After locating the line with "# make's output" in the data that follows, return it and every later line exactly, up to and including the line with "finish > flow.log 2>&1".
_ _ _ _
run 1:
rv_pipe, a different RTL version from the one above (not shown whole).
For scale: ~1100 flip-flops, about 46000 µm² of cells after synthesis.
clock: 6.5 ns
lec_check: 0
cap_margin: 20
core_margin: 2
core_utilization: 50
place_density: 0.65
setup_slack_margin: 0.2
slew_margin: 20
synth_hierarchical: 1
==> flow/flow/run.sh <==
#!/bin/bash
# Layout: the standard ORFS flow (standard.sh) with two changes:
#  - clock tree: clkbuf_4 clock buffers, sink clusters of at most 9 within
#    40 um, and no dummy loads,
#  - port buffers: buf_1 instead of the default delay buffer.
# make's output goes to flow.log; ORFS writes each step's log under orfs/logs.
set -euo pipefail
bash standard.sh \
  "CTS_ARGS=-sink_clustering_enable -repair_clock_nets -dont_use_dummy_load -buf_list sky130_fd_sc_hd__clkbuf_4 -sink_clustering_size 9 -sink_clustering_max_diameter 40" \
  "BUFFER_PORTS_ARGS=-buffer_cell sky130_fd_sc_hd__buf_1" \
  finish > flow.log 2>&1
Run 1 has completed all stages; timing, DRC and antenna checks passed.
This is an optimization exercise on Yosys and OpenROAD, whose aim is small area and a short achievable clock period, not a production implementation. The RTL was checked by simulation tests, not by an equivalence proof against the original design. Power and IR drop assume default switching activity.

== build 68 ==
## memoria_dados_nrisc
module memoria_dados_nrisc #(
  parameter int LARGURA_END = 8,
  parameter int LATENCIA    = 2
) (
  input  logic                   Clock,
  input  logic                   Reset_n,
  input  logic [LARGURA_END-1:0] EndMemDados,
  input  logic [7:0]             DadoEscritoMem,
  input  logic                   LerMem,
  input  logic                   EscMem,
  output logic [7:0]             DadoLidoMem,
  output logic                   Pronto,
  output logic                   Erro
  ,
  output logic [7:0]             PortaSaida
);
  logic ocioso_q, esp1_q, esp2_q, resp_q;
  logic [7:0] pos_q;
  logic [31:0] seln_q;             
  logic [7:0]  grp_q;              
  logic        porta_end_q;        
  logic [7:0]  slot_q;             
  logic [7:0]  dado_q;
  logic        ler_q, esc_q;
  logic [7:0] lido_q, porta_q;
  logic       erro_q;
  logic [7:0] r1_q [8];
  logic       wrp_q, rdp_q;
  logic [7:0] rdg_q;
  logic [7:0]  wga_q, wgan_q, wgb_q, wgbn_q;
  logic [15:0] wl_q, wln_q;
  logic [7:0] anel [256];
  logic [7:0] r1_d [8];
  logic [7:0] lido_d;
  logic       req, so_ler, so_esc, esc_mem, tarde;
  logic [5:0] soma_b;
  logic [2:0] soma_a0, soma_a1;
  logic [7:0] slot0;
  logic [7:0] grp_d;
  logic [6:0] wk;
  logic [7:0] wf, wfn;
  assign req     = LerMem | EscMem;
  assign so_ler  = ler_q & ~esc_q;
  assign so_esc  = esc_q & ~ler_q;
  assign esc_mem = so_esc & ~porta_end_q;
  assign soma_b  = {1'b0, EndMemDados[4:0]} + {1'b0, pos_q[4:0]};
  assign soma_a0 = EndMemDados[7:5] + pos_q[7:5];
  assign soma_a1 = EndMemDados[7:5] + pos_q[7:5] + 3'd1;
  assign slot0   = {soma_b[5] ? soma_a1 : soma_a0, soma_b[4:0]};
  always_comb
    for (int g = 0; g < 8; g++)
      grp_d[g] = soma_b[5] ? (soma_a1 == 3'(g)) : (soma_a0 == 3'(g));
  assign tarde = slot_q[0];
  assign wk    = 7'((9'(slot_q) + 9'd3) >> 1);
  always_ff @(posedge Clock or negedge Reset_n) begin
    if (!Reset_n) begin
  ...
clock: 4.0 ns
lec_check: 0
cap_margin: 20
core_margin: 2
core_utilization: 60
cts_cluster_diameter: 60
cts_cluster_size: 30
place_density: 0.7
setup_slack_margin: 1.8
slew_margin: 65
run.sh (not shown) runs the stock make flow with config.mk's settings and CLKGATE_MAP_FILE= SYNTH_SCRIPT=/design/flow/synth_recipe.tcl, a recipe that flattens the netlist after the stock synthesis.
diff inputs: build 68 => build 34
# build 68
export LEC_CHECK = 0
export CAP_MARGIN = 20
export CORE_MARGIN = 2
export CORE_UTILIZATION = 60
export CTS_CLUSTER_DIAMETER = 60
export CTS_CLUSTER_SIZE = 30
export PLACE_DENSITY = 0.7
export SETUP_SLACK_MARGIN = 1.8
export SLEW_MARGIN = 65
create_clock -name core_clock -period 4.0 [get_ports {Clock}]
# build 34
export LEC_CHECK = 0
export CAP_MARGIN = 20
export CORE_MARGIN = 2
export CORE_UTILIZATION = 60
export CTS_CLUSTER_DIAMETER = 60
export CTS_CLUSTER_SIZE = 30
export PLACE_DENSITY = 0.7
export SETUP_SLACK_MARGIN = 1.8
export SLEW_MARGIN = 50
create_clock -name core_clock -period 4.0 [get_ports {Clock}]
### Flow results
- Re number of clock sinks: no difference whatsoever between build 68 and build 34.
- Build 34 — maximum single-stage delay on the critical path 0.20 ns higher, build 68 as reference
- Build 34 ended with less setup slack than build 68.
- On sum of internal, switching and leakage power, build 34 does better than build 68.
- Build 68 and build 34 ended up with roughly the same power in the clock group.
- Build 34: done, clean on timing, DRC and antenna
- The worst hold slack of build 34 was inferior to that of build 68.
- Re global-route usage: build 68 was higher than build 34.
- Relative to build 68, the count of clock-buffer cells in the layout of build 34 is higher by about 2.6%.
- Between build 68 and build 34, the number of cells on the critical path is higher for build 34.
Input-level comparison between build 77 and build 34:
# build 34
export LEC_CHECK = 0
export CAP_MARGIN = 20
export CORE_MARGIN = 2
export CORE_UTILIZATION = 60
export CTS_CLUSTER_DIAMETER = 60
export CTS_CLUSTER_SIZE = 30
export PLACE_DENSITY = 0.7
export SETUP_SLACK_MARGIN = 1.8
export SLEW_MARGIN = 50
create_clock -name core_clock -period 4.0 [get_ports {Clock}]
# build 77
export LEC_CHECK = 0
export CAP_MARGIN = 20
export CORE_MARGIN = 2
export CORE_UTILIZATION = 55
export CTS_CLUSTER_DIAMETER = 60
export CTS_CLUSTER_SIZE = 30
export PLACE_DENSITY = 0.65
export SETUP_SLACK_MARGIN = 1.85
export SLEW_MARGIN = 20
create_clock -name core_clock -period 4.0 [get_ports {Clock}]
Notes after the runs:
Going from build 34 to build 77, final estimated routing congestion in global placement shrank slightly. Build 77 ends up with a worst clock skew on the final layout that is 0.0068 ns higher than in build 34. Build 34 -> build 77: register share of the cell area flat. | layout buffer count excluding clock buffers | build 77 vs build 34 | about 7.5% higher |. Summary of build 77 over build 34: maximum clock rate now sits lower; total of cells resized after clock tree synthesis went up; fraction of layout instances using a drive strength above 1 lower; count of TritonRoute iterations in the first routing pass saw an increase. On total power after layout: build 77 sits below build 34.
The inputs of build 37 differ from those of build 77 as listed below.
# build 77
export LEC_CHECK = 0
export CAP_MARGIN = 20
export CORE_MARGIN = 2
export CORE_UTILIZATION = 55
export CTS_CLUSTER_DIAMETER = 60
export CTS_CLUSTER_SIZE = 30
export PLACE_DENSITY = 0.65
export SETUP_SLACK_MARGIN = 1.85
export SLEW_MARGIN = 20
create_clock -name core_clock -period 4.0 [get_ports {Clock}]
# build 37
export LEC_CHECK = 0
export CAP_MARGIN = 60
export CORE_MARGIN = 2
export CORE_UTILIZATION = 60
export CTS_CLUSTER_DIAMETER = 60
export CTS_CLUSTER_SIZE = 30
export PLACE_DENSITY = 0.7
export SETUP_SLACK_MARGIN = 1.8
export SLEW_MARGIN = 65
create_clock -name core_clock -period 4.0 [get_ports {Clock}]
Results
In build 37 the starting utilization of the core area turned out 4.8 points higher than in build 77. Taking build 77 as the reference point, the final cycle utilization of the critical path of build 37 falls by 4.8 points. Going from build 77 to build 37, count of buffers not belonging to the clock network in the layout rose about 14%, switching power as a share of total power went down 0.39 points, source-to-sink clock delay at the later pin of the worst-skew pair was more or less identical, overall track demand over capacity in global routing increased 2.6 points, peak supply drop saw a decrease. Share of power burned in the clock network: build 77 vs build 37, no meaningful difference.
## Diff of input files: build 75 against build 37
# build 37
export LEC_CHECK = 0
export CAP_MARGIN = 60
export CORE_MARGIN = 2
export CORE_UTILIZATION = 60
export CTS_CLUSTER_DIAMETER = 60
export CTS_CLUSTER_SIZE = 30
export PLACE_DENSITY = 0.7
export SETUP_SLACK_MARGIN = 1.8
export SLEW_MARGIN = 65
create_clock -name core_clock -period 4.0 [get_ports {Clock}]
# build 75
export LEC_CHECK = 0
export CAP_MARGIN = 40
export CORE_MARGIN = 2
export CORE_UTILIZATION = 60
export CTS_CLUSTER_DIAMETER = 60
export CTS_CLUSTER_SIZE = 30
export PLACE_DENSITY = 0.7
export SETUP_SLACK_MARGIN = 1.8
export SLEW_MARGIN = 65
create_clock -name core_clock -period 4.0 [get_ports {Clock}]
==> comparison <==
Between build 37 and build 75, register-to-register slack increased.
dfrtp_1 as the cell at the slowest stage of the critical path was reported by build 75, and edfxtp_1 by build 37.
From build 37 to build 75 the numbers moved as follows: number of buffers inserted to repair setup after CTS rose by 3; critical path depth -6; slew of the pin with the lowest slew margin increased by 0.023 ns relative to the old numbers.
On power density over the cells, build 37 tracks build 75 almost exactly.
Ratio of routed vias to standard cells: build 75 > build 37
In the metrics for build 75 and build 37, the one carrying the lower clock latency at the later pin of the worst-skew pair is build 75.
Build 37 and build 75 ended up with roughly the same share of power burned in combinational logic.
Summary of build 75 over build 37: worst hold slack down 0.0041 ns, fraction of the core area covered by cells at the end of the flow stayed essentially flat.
_ _ _ _
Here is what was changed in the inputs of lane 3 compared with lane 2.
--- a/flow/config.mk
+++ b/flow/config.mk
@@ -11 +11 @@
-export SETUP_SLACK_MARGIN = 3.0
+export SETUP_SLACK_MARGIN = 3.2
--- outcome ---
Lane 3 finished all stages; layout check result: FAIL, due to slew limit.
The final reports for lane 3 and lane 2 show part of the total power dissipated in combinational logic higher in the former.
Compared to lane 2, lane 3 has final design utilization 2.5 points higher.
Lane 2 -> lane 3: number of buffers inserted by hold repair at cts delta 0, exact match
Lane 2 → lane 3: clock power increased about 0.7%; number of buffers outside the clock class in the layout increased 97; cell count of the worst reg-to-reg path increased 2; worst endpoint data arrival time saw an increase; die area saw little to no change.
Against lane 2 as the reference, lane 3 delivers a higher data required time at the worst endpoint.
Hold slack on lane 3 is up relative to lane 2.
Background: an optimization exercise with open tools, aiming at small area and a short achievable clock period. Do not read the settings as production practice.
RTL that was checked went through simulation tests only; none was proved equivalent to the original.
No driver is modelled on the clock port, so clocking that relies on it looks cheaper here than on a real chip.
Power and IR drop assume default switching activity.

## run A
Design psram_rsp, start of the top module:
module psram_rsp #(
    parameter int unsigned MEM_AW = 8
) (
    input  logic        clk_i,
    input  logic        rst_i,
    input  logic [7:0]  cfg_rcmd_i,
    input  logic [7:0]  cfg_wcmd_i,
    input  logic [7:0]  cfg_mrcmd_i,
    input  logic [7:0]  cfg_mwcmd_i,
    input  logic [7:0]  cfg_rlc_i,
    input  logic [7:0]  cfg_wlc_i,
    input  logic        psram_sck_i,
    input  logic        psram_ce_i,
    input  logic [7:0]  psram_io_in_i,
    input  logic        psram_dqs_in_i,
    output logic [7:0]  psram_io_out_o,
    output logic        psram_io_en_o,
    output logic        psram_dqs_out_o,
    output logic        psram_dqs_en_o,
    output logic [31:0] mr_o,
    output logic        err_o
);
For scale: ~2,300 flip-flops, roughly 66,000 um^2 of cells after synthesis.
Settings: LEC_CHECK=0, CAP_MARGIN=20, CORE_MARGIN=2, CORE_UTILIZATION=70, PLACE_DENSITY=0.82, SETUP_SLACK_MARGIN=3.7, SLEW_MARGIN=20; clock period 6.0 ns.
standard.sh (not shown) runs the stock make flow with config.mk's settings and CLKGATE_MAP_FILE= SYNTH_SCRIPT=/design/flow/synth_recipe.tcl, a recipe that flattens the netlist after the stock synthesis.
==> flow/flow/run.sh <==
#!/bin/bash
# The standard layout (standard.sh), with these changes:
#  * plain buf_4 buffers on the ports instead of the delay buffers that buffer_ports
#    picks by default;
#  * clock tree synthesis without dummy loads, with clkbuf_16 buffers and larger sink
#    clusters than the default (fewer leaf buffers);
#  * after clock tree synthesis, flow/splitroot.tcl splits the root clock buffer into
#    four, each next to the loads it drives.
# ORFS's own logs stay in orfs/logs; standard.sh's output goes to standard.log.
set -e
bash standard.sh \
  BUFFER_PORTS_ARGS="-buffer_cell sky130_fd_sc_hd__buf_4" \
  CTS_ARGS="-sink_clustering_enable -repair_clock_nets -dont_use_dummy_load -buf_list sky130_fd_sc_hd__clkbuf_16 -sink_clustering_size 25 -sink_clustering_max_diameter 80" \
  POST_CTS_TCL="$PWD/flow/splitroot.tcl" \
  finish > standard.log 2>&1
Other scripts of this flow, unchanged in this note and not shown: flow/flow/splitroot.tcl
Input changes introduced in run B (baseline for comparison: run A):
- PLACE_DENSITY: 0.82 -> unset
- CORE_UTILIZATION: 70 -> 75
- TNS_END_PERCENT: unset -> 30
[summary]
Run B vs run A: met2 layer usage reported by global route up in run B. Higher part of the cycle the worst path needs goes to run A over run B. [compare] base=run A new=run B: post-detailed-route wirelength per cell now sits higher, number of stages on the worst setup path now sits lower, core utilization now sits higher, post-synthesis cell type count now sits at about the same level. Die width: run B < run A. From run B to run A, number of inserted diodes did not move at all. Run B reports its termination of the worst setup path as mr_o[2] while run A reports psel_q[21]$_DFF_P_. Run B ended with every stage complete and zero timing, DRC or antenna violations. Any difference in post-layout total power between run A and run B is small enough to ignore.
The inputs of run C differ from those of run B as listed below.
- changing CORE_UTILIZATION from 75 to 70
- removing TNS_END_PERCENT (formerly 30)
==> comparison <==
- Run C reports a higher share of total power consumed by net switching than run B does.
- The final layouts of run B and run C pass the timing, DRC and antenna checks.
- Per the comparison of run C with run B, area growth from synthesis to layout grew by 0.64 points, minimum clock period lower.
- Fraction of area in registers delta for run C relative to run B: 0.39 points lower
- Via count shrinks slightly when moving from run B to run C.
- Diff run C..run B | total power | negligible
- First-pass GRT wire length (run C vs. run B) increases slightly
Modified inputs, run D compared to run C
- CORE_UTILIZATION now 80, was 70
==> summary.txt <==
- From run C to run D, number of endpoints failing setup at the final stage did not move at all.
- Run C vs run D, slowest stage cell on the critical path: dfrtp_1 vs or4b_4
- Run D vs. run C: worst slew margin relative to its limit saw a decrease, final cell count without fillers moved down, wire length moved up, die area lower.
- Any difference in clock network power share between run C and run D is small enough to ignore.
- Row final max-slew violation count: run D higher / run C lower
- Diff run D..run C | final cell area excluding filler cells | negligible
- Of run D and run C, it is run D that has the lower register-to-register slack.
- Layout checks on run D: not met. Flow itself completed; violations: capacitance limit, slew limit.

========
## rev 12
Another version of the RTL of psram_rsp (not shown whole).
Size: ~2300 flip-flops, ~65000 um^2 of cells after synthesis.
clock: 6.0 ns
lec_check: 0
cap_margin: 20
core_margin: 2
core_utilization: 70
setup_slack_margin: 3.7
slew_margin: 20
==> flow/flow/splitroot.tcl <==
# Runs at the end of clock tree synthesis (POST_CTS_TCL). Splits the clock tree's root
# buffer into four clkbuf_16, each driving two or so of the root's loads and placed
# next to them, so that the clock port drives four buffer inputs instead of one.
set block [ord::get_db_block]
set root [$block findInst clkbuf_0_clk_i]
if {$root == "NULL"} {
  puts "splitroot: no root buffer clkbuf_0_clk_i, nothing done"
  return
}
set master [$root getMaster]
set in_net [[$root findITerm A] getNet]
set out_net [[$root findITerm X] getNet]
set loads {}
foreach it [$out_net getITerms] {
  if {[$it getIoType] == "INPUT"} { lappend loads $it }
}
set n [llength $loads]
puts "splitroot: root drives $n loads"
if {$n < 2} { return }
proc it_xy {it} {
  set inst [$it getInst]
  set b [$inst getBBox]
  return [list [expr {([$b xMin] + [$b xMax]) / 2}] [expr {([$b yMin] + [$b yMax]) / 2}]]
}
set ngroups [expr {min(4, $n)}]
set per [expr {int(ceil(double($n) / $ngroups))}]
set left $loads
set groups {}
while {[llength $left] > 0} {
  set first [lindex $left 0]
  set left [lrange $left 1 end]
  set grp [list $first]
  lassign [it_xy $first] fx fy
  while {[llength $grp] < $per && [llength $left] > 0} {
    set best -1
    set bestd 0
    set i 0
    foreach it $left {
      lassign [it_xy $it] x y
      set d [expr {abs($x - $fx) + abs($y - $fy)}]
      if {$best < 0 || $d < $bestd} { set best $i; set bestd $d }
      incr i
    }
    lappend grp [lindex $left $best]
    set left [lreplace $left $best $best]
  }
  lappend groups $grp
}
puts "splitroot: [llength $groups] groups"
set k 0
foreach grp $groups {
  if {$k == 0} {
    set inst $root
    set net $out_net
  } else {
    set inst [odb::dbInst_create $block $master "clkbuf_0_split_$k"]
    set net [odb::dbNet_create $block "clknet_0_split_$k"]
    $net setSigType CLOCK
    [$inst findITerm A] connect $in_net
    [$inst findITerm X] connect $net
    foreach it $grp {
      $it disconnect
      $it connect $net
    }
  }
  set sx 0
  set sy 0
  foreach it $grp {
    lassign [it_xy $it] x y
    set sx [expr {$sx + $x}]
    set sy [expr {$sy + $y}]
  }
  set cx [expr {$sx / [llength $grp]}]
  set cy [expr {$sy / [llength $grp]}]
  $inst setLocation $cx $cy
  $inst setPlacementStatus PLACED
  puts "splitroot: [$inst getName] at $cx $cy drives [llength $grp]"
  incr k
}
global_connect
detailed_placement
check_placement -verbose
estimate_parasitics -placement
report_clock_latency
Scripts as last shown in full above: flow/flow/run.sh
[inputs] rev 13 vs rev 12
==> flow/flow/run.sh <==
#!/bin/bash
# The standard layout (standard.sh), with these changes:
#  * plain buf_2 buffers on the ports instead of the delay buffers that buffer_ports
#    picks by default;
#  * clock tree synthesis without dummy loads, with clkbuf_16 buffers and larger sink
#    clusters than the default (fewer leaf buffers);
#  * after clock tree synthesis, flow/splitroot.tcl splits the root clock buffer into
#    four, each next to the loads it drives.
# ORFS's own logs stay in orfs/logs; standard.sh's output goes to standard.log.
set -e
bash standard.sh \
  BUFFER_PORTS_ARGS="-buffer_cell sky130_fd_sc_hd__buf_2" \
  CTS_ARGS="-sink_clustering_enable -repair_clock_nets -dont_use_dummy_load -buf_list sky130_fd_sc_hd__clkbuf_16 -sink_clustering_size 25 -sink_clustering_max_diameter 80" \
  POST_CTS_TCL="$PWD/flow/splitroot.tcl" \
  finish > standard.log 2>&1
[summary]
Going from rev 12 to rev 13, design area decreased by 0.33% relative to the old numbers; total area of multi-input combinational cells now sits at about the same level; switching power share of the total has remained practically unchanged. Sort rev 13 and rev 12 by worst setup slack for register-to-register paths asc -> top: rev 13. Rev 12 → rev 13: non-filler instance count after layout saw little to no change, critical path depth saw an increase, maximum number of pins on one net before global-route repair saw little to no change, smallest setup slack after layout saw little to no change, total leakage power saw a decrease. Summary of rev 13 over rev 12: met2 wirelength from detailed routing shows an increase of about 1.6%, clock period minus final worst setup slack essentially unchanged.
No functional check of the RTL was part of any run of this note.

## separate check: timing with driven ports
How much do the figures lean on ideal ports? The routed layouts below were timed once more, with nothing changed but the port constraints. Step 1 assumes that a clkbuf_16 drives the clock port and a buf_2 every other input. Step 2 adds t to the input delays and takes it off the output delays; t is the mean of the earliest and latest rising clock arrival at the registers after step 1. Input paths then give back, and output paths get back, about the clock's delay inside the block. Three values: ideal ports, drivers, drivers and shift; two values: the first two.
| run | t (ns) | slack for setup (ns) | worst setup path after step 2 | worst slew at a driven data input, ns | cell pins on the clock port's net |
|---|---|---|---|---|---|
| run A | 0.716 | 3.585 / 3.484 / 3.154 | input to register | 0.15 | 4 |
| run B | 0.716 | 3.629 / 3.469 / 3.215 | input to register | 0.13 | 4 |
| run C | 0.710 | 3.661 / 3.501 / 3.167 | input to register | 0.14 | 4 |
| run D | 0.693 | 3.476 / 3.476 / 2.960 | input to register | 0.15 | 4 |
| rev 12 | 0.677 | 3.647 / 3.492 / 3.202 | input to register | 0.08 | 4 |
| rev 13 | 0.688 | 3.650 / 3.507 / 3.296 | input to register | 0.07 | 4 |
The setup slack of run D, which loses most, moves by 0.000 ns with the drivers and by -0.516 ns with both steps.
_ _ _ _
- EXERCISE RESULT -
# make's output goes to flow.log; ORFS writes each step's log under orfs/logs.
set -euo pipefail
bash standard.sh \
  "CTS_ARGS=-sink_clustering_enable -repair_clock_nets -dont_use_dummy_load -buf_list sky130_fd_sc_hd__clkbuf_4 -sink_clustering_size 9 -sink_clustering_max_diameter 40" \
  "BUFFER_PORTS_ARGS=-buffer_cell sky130_fd_sc_hd__buf_1" \
  finish > flow.log 2>&1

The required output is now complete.